When you did Pilates for the first time did it feel easy or difficult and you thought you might die? Was it mat class or an equipment class? Was it a group class or a private session? Did you come to class thinking you had strong muscle groups as well as some weaker ones?
Sometimes in a mat class we get through it with grit and sweat and grimaces but may not feel as accomplished as we thought we could. You feel sore the next day but maybe not in the right places. But you enjoyed it and decided to keep coming back. You felt something inside your body that gave you a craving for more.
To be honest, the mat exercises are some of the easiest ones to fake.

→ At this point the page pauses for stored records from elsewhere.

==> src/rtl/normalize_unit.sv <==
// Iterative normalizer: finds the leading-zero count of an operand and returns it
// with the left-justified value. Define NORM_SKIP4_EN to shift by 4 when the top nibble is clear.
module normalize_unit #(
  parameter int n = 32,
  parameter int m = 5
) (
  input  logic         clk,
  input  logic         rst,
  input  logic         start,
  input  logic [n-1:0] a,
  output logic         busy,
  output logic         done,
  output logic [n-1:0] r,
  output logic [m-1:0] shamt,
  output logic         zero
);

  typedef enum logic {IDLE = 1'b0, RUN = 1'b1} state_t;

  state_t       state, state_nx;
  logic [n-1:0] work;
  logic [m-1:0] cnt;
  logic         accept, fin_zero, fin_msb, skip4;

  always_ff @(posedge clk) begin
    if (rst) state <= IDLE;
    else     state <= state_nx;
  end

  always_comb begin
    state_nx = state;
    case (state)
      IDLE:    if (start) state_nx = RUN;
      RUN:     if (work == '0 || work[n-1]) state_nx = IDLE;
      default: state_nx = IDLE;
    endcase
  end

  // Completion has priority over shifting; zero test comes before the MSB test.
  always_comb begin
    busy     = (state == RUN);
    accept   = (state == IDLE) && start;
    fin_zero = (state == RUN) && (work == '0);
    fin_msb  = (state == RUN) && (work != '0) && work[n-1];
`ifdef NORM_SKIP4_EN
    // n must be a multiple of 4 in this mode; work is known nonzero here.
    skip4    = (state == RUN) && (work != '0) && (work[n-1 -: 4] == 4'b0);
`else
    skip4    = 1'b0;
`endif
  end

  always_ff @(posedge clk) begin
    if (rst) begin
      work  <= '0;
      cnt   <= '0;
      done  <= 1'b0;
      r     <= '0;
      shamt <= '0;
      zero  <= 1'b0;
    end else begin
      done <= fin_zero | fin_msb;
      if (accept) begin
        work <= a;
        cnt  <= '0;
      end else if (fin_zero) begin
        zero  <= 1'b1;
        r     <= '0;
        shamt <= '0;
      end else if (fin_msb) begin
        zero  <= 1'b0;
        r     <= work;
        shamt <= cnt;
      end else if (skip4) begin
        work <= work << 4;
        cnt  <= cnt + m'(4);
      end else if (busy) begin
        work <= work << 1;
        cnt  <= cnt + m'(1);
      end
    end
  end

endmodule

==> config.mk <==
export PLATFORM = sky130hd
export DESIGN_NAME = normalize_unit
export DESIGN_NICKNAME = d
export VERILOG_FILES = /design/src/rtl/normalize_unit.sv
export SDC_FILE = /design/constraint.sdc
export NUM_CORES = 1
export LEC_CHECK = 0
export ABC_AREA = 1
export BUFFER_PORTS_ARGS = -buffer_cell sky130_fd_sc_hd__buf_2
export CAP_MARGIN = 20
export CORE_ASPECT_RATIO = 1.1
export CORE_UTILIZATION = 40
export CTS_CLUSTER_SIZE = 14
export DETAILED_ROUTE_END_ITERATION = 8
export GPL_ROUTABILITY_DRIVEN = 0
export PLACE_DENSITY = 0.66
export SLEW_MARGIN = 20
export SYNTH_ARGS = -nofsm -noshare
export SYNTH_HDL_FRONTEND = slang
export SYNTH_SLANG_ARGS = --single-unit
==> constraint.sdc <==
create_clock -name clk -period 1.8 [get_ports clk]
set_input_delay 0.45 -clock clk [delete_from_list [all_inputs] [get_ports clk]]
set_output_delay 0.45 -clock clk [all_outputs]
set_load 0.01 [all_outputs]
Word level (Yosys, flattened, before mapping):

Index checks and enable logic that the tools add are counted.

* add/sub/neg operators: 1
* eq/ne operators: 2
* mux-type cells: 13
* bitwise logic cells: 5
* reduce and logical (&&, ||, !) cells: 13

Operators with widths (number)
* $mux 32: 6
* $logic_not 32->1: 1
* $reduce_bool 32->1: 1
* $mux 5: 2
* $reduce_and 3->1: 2
* $add 5x1->5 const B: 1
* $logic_and 1x1->1: 4
* $mux 1: 4
* $ne 2x2->1 const B: 2
* $not 1->1: 4
* $reduce_bool 2->1: 2
* $pmux 1 s2: 1
* $reduce_and 2->1: 1
* $reduce_or 2->1: 1
* $logic_or 1x1->1: 1
* $or 1x1->1: 1

* register bits after elaboration: 77
* logic and storage cells: 41

Logic depth before layout (Yosys ltp):

Gate-level depths: netlist of the first run.

* word-level depth: 6
* depth in mapped cells: 9

Worst setup path after synthesis of the first run:

Ideal clock, no wire load.

* path type: reg-to-reg
* from: register work[14]
* to: register work[10]
* setup time: 132 ps
* data arrival time: 1210 ps
* setup slack: 458 ps
* cell stages (with the launch flop): 10
* path buffers: 1
* period minus slack after synthesis: 1342 ps
* path through: dfxtp_1 nor2_1 nand2_1 nor2_1 nand2_1 o21ai_2 nand2_1 clkbuf_1 nand2_1 a21oi_1

* longest elaborated chain between the ends: 5
* elaborated cells on any way between the ends: 8

RTL lines
* start, declared: line 21 `logic [n-1:0] work;`
* start signal, assigned: line 75 `work <= work << 4;`
* start signal, assigned: line 78 `work <= work << 1;`
* $reduce_bool 32->1: line 44 `fin_msb = (state == RUN) && (work != '0) && work[n-1];`
* $logic_and 1x1->1 (2 in series): line 44
* $ne 2x2->1 (no line)
* $reduce_and 3->1 (no line) *

Mark *: on every way between the ends. The rest lies on a longest branch, timed or not.
A chain may end at the register's enable or synchronous reset.

Worst setup path after layout of the first run:

* from: register work[0]
* to: register cnt[3]

* longest elaborated chain between the ends: 5
* elaborated cells on any way between the ends: 8

RTL lines
* $reduce_bool 32->1: line 44
* $logic_and 1x1->1 (2 in series): line 44
* $not 1->1 (no line)
* $reduce_and 3->1 (no line) *
* end signal, assigned: line 76 `cnt <= cnt + m'(4);`
* end signal, assigned: line 79 `cnt <= cnt + m'(1);`
* end, declared: line 22 `logic [m-1:0] cnt;`

Marked as above.

==> out/metrics.yaml, run 1 <==
sta:
  relSlewSlack_pct: 74.9
  worstMarginPinSlew_ns: 0.376
  final-setup-viol-count: 0
  hold_violations: 0
  fin_setup_tns_ns: 0
  fin_crit_sh_pct: 87.3
  setup_ws_ns: 0.229
  period_needed_ns: 1.57
  drv_slew: 0
  clock-skew-final_ns: 0.00721
  rsz0062_at_grt: "false"
  fmax_mhz: 637
job:
  maxCapViolCount: 0
clock_network:
  clock_latency_ns: 0.35
  ctsResizeCount: 0
  clk_path_buf_depth: 2
  post_cts_buffers: 0
  numCtsBuffers: 9
  cts_sinks: 77
  htreeDepth: 3
  cts_hold_buf: 0
  clk_pin_slew_ns: 0.08
  cts_tree: "built"
  cts_root_buf: "clkbuf_8"
hold_path:
  hp-class: "input port to flop"
pwr:
  power_leakage_nw: 1.77
  power.density_nw_per_um2: 997
  seqPwrFrac_pct: 45.7
  p_clk_share_pct: 40.9
  comb_power_share_pct: 13.4
  p_switching_mw: 1.05
  swShare_pct: 26.1
  vdd.ir_drop.worst_uv: 400
  p_int_mw: 2.96
synthesis:
  syn_inst: 474
  syn_avg_cell_area_um2: 6.91
  synth_area_um2: 3280
  synth_fp_nets: 510
  synth_top_area_cell: "dfxtp_1"
  yosys.area.top_type_share_pct: 47.1
  yosys.cell_types.count: 18
  yosysWarnings: 0
  yosys-top-cells-area: "dfxtp_1, nand2_1, a21oi_1"
  synth-seq-cells: 77
  synth-seq-area-share_pct: 47.1
floorplanning:
  core_um2: 7910
  io-pin-count: 75
  rows: 34
  dieWidth_um: 88.3
  die_y_um: 96.9
  initial_core_util_pct: 41.4
  dieArea_um2: 8560
layout:
  n_antenna_cell: 0
  fin_nets: 580
  final_common_cell: "nand2_1"
  post_route_cells_drive_above_1_share_pct: 20.0
  syn2layout_area_growth_pct: 22.7
  mostFrequentLayoutCells: "nand2_1, dfxtp_1, buf_2"
critical_path:
  end_kind: "flop"
  worstSetupStartpointType: "flop"
  arrival_ns: 1.81
  critical_path_class: "flop to flop"
  critPathRequiredTime_ns: 2.04
  cp_max_fo: 22
routing:
  ant_nets: 0
  wirelength_um: 8180
  dr.pass1.iters: 5
  vias: 3243
  drc: 0
  drt_iter0_drc: 168
  wire_per_inst_um: 12.5
  vias_per_cell: 4.94
placed_design:
  place_ws_ns: 0.241
  io_buffers: 74
  dpl.hpwl_um: 5690
run_status:
  outcome: "finished clean"
global_route:
  grt_pass1_wl_um: 13400
  grt_pass1_vias: 3019
  antenna_found_initial: 0
  grt_usage_pct: 20.1
  grt_max_degree: 37
  grt_overflow: 0
registers in the layout, indices dropped and copies added (netlist names):
register and cells:
cnt 5, work 32, done 1, shamt 5
r 32, zero 1, busy 1
power groups by stage:
stage	combinational [mW]	clock, mW	sequential (mW)
6_report	0.536	1.64	1.83
5_1_grt	0.608	1.74	1.84
4_1_cts	0.541	1.67	1.83
3_5_place_dp	0.539	0	1.87
3_3_place_gp	0.535	0	1.87
2_1_floorplan	0.379	0	1.86
worst max-delay path: stages, from the launching register on:
cell	delay, ns
dfxtp_1	0.34
nor2_1	0.12
nand2_1	0.06
nor2_1	0.14
nand2_1	0.10
o21ai_2	0.17
buf_4	0.27
inv_1	0.12
nand2_1	0.08
a21oi_1	0.05
cells by family after synthesis:
| group | count (synthesis) | synth area share, % |
|---|---|---|
| adder cells (fa/ha/maj) | 1 | 0.382 |
| buffers and inverters | 39 | 5.54 |
| XOR/XNOR | 4 | 1.07 |
| AND/OR/NAND/NOR | 276 | 34.0 |
| flip-flops | 77 | 47.1 |
| AO/OA/AOI/OAI | 77 | 12.0 |
routing by layer:
layer / track usage [%] / up-vias / routed length, um
li1: - / 1676 / -
met3: 4.69 / 8 / 338
met1: 24.2 / 1483 / 3670
met5: 0 / - / 0
met4: 9.43 / 0 / 153
met2: 33.0 / 76 / 4020
layout make-up:
cell class | instances | area, um^2
Inverter | 6 | 22.5
Multi-Input combinational cell | 358 | 1560
Fill cell | 812 | 3890
Tap cell | 108 | 135
Clock inverter | 5 | 106
Timing Repair Buffer | 92 | 505
Clock buffer | 11 | 151
Sequential cell | 77 | 1540
cell usage after synthesis:
cell type	instances
a21oi_1	71
clkinv_1	1
o21ai_2	1
buf_6	3
o21ai_1	1
o22ai_1	2
clkbuf_1	14
xor2_1	2
o21ai_0	2
nand2_1	185
dfxtp_1	77
xnor2_1	2
inv_1	5
buf_1	6
buf_2	10
ha_1	1
nand3_1	62
nor2_1	29
final timing paths:
check	slack, ns	cells past startpoint	from	endpoint
worst max-delay path	0.23	9	work[0]$_SDFFE_PP0P_	cnt[3]$_SDFFE_PP0P_
worst min-delay path	0.37	2	rst	work[3]$_SDFFE_PP0P_
worst max register to register	0.23	9	work[0]$_SDFFE_PP0P_	cnt[3]$_SDFFE_PP0P_
worst min register to register	0.47	2	zero$_SDFFE_PP0P_	zero$_SDFFE_PP0P_
through the flow:
| stage | area [um^2] | instances | hold WS [ns] | util [%] | total power [mW] |
|---|---|---|---|---|---|
| 6_report | 4020 | 657 | 0.365 | 50.8 | 4.01 |
| 4_1_cts | 4020 | 657 | 0.354 | 50.8 | 4.04 |
| 2_1_floorplan | 3280 | 474 | 0.468 | - | 2.24 |
| 5_1_grt | 4020 | 657 | 0.363 | 50.8 | 4.19 |
| 3_5_place_dp | 3760 | 641 | 0.457 | 47.5 | 2.41 |
| 3_3_place_gp | 3760 | 641 | 0.451 | 47.5 | 2.40 |
(Power assumes the default switching activity.)
==> inputs of run 2 (changes only) <==
--- a/config.mk
+++ b/config.mk
@@ -9,11 +9,11 @@
 export BUFFER_PORTS_ARGS = -buffer_cell sky130_fd_sc_hd__buf_2
 export CAP_MARGIN = 20
 export CORE_ASPECT_RATIO = 1.1
-export CORE_UTILIZATION = 40
+export CORE_UTILIZATION = 53
 export CTS_CLUSTER_SIZE = 14
 export DETAILED_ROUTE_END_ITERATION = 8
 export GPL_ROUTABILITY_DRIVEN = 0
-export PLACE_DENSITY = 0.66
+export PLACE_DENSITY_LB_ADDON = 0.12
 export SLEW_MARGIN = 20
 export SYNTH_ARGS = -nofsm -noshare
 export SYNTH_HDL_FRONTEND = slang
==> run 2 against run 1 <==
Compared with the run above:
- routed wire length decreased by 0.55%
- hold slack improved by 0.0061 ns
- total power decreased by 4.4%
- critical endpoint is now work[16]$_SDFFE_PP0P_
- flip-flop and latch count unchanged
==> out/metrics.yaml, run 2 (same netlist as run 1, synthesis figures left out) <==
clock_network:
  clk_pin_slew_ns: 0.09  # about the same
  cts_tree: "built"
  htreeDepth: 3  # unchanged
  ctsResizeCount: 0  # unchanged
  cts_sinks: 77  # unchanged
  clk_path_buf_depth: 2  # unchanged
  clock_latency_ns: 0.35  # about the same
  numCtsBuffers: 9  # unchanged
  cts_hold_buf: 0  # unchanged
  post_cts_buffers: 0  # unchanged
  cts_root_buf: "clkbuf_8"
layout:
  mostFrequentLayoutCells: "nand2_1, dfxtp_1, buf_2"
  final_cell_count_no_fill: 624  # -5.0%
  register_area_um2: 1540  # unchanged
  fill_cells: 563  # -31%
  design_area_um2: 3940  # -1.8%
  top_regs: "r: 32 flops, work: 32 flops"
  post_route_cells_drive_above_1_share_pct: 19.6  # -0.48 points
  final_common_cell: "nand2_1"
  syn2layout_area_growth_pct: 20.4
  multi_input_area_um2: 1560  # unchanged
  final_core_util_pct: 67.1  # +16 points
  fin_nets: 578  # -0.34%
  n_antenna_cell: 0  # unchanged
sta:
  relSlewSlack_pct: 74.5  # -0.42 points
  setup_ws_ns: 0.253  # +0.0244 ns
  worstMarginPinSlew_ns: 0.382  # +0.00631 ns
  fin_crit_sh_pct: 85.9  # -1.4 points
  drv_slew: 0  # unchanged
  timing.hold.ws_ns: 0.371  # +0.00614 ns
  rsz0062_at_grt: "false"
  hold_violations: 0  # unchanged
  final-setup-viol-count: 0  # unchanged
  fin_setup_tns_ns: 0  # unchanged
  period_needed_ns: 1.55  # -0.0244 ns
  clock-skew-final_ns: 0.0144  # +0.00722 ns
  fmax_mhz: 647  # +1.6%
floorplanning:
  die_y_um: 84.5  # -13%
  core_um2: 5880  # -26%
  io-pin-count: 75  # unchanged
  rows: 29  # -15%
  initial_core_util_pct: 55.7  # +14 points
  dieWidth_um: 77.0  # -13%
  dieArea_um2: 6500  # -24%
global_route:
  grt_pass1_wl_um: 13500  # +1.1%
  antenna_found_initial: 0  # unchanged
  grt_max_degree: 64  # +73%
  use_met3_pct: 4.46  # -0.24 points
  grt_usage_pct: 26.3  # +6.2 points
  grt_overflow: 0  # unchanged
  grt_pass1_vias: 2984  # -1.2%
  grtUsageMet2_pct: 42.9  # +9.9 points
  top_usage_layer: "met2"
  met1_usage_pct: 33.8  # +9.6 points
pwr:
  power.density_nw_per_um2: 971  # -2.6%
  vdd.ir_drop.worst_uv: 490  # +22%
  total_power_mw: 3.83  # -4.4%
  power_leakage_nw: 1.75  # -1.3%
routing:
  dr.pass1.iters: 4  # -1
  ant_nets: 0  # unchanged
  wire_per_inst_um: 13.0  # +4.7%
  drc: 0  # unchanged
  vias_per_cell: 5.29  # +7.1%
  vias: 3298  # +1.7%
  wirelength_um: 8140  # -0.55%
  drt_iter0_drc: 175  # +4.2%
critical_path:
  critical_path_class: "flop to flop"
  worstSetupStartpointType: "flop"
  r2r-end: "work[16]$_SDFFE_PP0P_"
  startpoint: "work[6]$_SDFFE_PP0P_"
  end_kind: "flop"
  cp_max_fo: 20  # -9.1%
  reg2reg_slack_ns: 0.25  # +0.02 ns
  endpoint: "work[16]$_SDFFE_PP0P_"
  worst_r2r_path_depth: 8  # -1
  arrival_ns: 1.82  # about the same
  reg2reg_from: "work[6]$_SDFFE_PP0P_"
  critPathRequiredTime_ns: 2.07  # +0.03 ns
placed_design:
  dpl.hpwl_um: 5310  # -6.6%
  io_buffers: 74  # unchanged
  place_ws_ns: 0.257  # +0.0157 ns
  place_inst: 608  # -5.1%
  place_area_um2: 3720  # -1.1%
hold_path:
  hp-class: "input port to flop"
job:
  maxCapViolCount: 0  # unchanged
run_status:
  outcome: "finished clean"
-- run 2: cell type report --
| type | count | share of cell area [%] |
|---|---|---|
| clock buffer | 11 | 3.59 |
| clock inverter | 5 | 2.13 |
| inverter | 6 | 0.571 |
| multi-input combinational | 358 | 39.4 |
| sequential | 77 | 39.1 |
| tap | 77 | 2.44 |
| timing repair buffer | 90 | 12.8 |
-- run 2: worst max-delay path: stages (launching register included) --
cell and delay [ns]:
dfxtp_1 0.35, nor2_1 0.11, nand2_1 0.06, nor2_1 0.11, nand2_1 0.10, o21ai_2 0.18, buf_4 0.27, nand3_1 0.12
a21oi_1 0.16
-- run 2: metal layers --
metal / up-vias / wire length [um]
met2: 109 / 3820
met3: 17 / 472
met4: 0 / 151
li1: 1675 / -
met1: 1497 / 3690
met5: - / 0
-- run 2: power breakdown --
part           leakage [nW]  internal [mW]  total, mW  switching [mW]
combinational          1.02          0.190      0.534           0.344
clock                 0.106          0.822       1.46           0.638
sequential            0.624           1.77       1.84          0.0665
-- run 2: worst min-delay path by stage --
stage / cells after the start / slack (ns) / end / startpoint
floorplan: 2 / 0.47 / r[13]$_SDFFE_PP0P_ / work[13]$_SDFFE_PP0P_
global placement: 2 / 0.45 / r[6]$_SDFFE_PP0P_ / r[6]$_SDFFE_PP0P_
detailed placement: 2 / 0.45 / zero$_SDFFE_PP0P_ / zero$_SDFFE_PP0P_
CTS: 3 / 0.36 / work[0]$_SDFFE_PP0P_ / a[0]
global route: 3 / 0.37 / work[0]$_SDFFE_PP0P_ / a[0]
finish: 3 / 0.37 / work[0]$_SDFFE_PP0P_ / a[0]
==> inputs of run 3 (changes only) <==
--- a/config.mk
+++ b/config.mk
@@ -14,6 +14,7 @@
 export DETAILED_ROUTE_END_ITERATION = 8
 export GPL_ROUTABILITY_DRIVEN = 0
 export PLACE_DENSITY_LB_ADDON = 0.12
+export REMOVE_ABC_BUFFERS = 1
 export SLEW_MARGIN = 20
 export SYNTH_ARGS = -nofsm -noshare
 export SYNTH_HDL_FRONTEND = slang
==> run 3 against run 2 <==
Compared with the run above:
- maximum frequency is 5.0% lower
- total power down 5.9%
- register-to-register slack lost 0.08 ns
- largest cell class unchanged
==> out/metrics.yaml, run 3 (same netlist as run 1, synthesis figures left out) <==
global_route:
  grt_pass1_wl_um: 13000  # -3.7%
  grt_usage_pct: 24.8  # -1.4 points
  antenna_found_initial: 0  # unchanged
  grt_overflow: 0  # unchanged
  grt_pass1_vias: 2921  # -2.1%
  grt_max_degree: 53  # -17%
clock_network:
  htreeDepth: 3  # unchanged
  cts_root_buf: "clkbuf_8"
  cts_tree: "built"
  clk_pin_slew_ns: 0.07  # -0.02 ns
  numCtsBuffers: 9  # unchanged
  cts_sinks: 77  # unchanged
  clk_path_buf_depth: 2  # unchanged
  post_cts_buffers: 0  # unchanged
  clock_latency_ns: 0.33  # -0.02 ns
layout:
  top_regs: "r: 32 flops, work: 32 flops"
  syn2layout_area_growth_pct: 19.5
  register_area_um2: 1540  # unchanged
  fill_cells: 589  # +4.6%
  final_cell_count_no_fill: 621  # -0.48%
  final_core_util_pct: 66.6  # -0.51 points
  n_antenna_cell: 0  # unchanged
  multi_input_area_um2: 1560  # +0.48%
  fin_nets: 576  # -0.35%
  mostFrequentLayoutCells: "nand2_1, dfxtp_1, buf_2"
  final_common_cell: "nand2_1"
  design_area_um2: 3910  # -0.76%
  post_route_cells_drive_above_1_share_pct: 18.6  # -1.0 points
routing:
  drc: 0  # unchanged
  wl_met3_um: 348  # -26%
  met1_length_um: 3650  # -1.1%
  dr_wl_met2_um: 3800  # -0.58%
  ant_nets: 0  # unchanged
  wire_per_inst_um: 12.7  # -2.3%
  top_layer_used: "met4"
  wirelength_um: 7910  # -2.8%
  dr.pass1.iters: 5  # +1
  drt_iter0_drc: 178  # +1.7%
  vias: 3317  # +0.58%
  vias_per_cell: 5.34  # +1.1%
critical_path:
  worstSetupStartpointType: "flop"
  worst_r2r_path_depth: 8  # unchanged
  end_kind: "flop"
  critical_path_class: "flop to flop"
  endpoint: "work[1]$_SDFFE_PP0P_"
  reg2reg_slack_ns: 0.17  # -0.08 ns
  critPathRequiredTime_ns: 2.06  # about the same
  cp_max_fo: 18  # -10%
  r2r-end: "work[1]$_SDFFE_PP0P_"
  arrival_ns: 1.89  # +0.07 ns
  startpoint: "work[0]$_SDFFE_PP0P_"
  reg2reg_from: "work[0]$_SDFFE_PP0P_"
sta:
  relSlewSlack_pct: 72.0  # -2.4 points
  worstMarginPinSlew_ns: 0.420  # +0.0373 ns
  drv_slew: 0  # unchanged
  rsz0062_at_grt: "false"
  clock-skew-final_ns: 0.00820  # -0.00622 ns
  period_needed_ns: 1.63  # +0.0813 ns
  fin_crit_sh_pct: 90.4  # +4.5 points
  final-setup-viol-count: 0  # unchanged
  setup_ws_ns: 0.172  # -0.0813 ns
  fmax_mhz: 614  # -5.0%
  hold_violations: 0  # unchanged
floorplanning:
  rows: 29  # unchanged
  io-pin-count: 75  # unchanged
  dieArea_um2: 6500  # unchanged
  dieWidth_um: 77.0  # unchanged
  core_um2: 5880  # unchanged
  initial_core_util_pct: 55.7  # unchanged
  die_y_um: 84.5  # unchanged
placed_design:
  dpl.hpwl_um: 5160  # -3.0%
  place_ws_ns: 0.142  # -0.115 ns
  io_buffers: 74  # unchanged
  place_area_um2: 3730  # +0.27%
  place_inst: 606  # -0.33%
hold_path:
  hp-class: "input port to flop"
  worstHoldStart: "a[0]"
pwr:
  vdd.ir_drop.worst_uv: 544  # +11%
  power.density_nw_per_um2: 921  # -5.1%
  power_leakage_nw: 1.73  # -1.1%
job:
  maxCapViolCount: 0  # unchanged
run_status:
  outcome: "finished clean"
==> run 3: final cells by class <==
type	count	area share [%]
Clock buffer	13	3.55
Sequential cell	77	39.4
Clock inverter	2	0.895
Timing Repair Buffer	88	13.2
Inverter	6	0.575
Multi-Input combinational cell	358	39.9
Tap cell	77	2.46
==> run 3: what timing repair did <==
item,CTS,global route
gates resized for setup,0,2
hold buffers,0,0
setup endpoints to repair,0,4
==> run 3: through the flow <==
stage / total power, mW / setup TNS, ns / hold WS (ns)
CTS: 3.61 / 0 / 0.358
global placement: 2.40 / 0 / 0.449
finish: 3.61 / 0 / 0.370
global route: 3.77 / 0 / 0.384
detailed placement: 2.41 / 0 / 0.460
floorplan: 2.18 / -46.16 / 0.465
==> run 3: worst min path at each step <==
stage / endpoint / slack (ns) / depth (start not counted)
after detailed placement: r[13]$_SDFFE_PP0P_ / 0.46 / 2
after floorplan: shamt[4]$_SDFFE_PP0P_ / 0.46 / 2
final: work[0]$_SDFFE_PP0P_ / 0.37 / 3
after global routing: work[0]$_SDFFE_PP0P_ / 0.38 / 3
after CTS: work[0]$_SDFFE_PP0P_ / 0.36 / 3
after global placement: zero$_SDFFE_PP0P_ / 0.45 / 2
==> run 3: critical path, stage by stage, from the launching register on <==
cell and delay, ns:
dfxtp_1 0.35, nor2_1 0.11, nand2_1 0.06, nor2_1 0.15, nand2_1 0.13, o21ai_4 0.21
buf_4 0.26, nand3_1 0.11, a21oi_1 0.16
==> run 3: where the power goes <==
| group | switching, mW | total, mW | internal [mW] |
|---|---|---|---|
| Clock | 0.586 | 1.22 | 0.635 |
| Sequential | 0.0625 | 1.83 | 1.77 |
| Combinational | 0.355 | 0.552 | 0.197 |
| Total | 1.00 | 3.61 | 2.60 |
==> run 3: routing by layer <==
| metal | vias to the layer above | track usage (%) |
|---|---|---|
| met5 | - | 0 |
| met4 | 0 | 10.8 |
| met3 | 11 | 2.93 |
| met2 | 87 | 41.2 |
| met1 | 1551 | 32.5 |
| li1 | 1668 | - |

You’ll hear an instructor say if it’s easy, you’re not doing it correctly. You have to feel the movement from all parts of your body instead of going through the motion, hitting the ‘pose’, or keeping pace with the others in the room.
Have you ever watched someone lifting weights at the gym or lifted weights yourself, even small dumbbells for your arms? Have you done the recommended reps of 15 for 3 times and felt like you didn’t do anything or hardly worked your muscles? What if you only did 3 reps with weights? Would you feel cheated?
Pilates has less reps for a reason. When done correctly you don’t need to do 20 to feel accomplished. Think of the first 2 or 4 reps as practice to have the last repetition be the best one possible.
When you relate the Pilates movement to your body and equipment (even if it’s mat) you feel the motion. It’s all encompassing and not just an ab exercise or an arm exercise.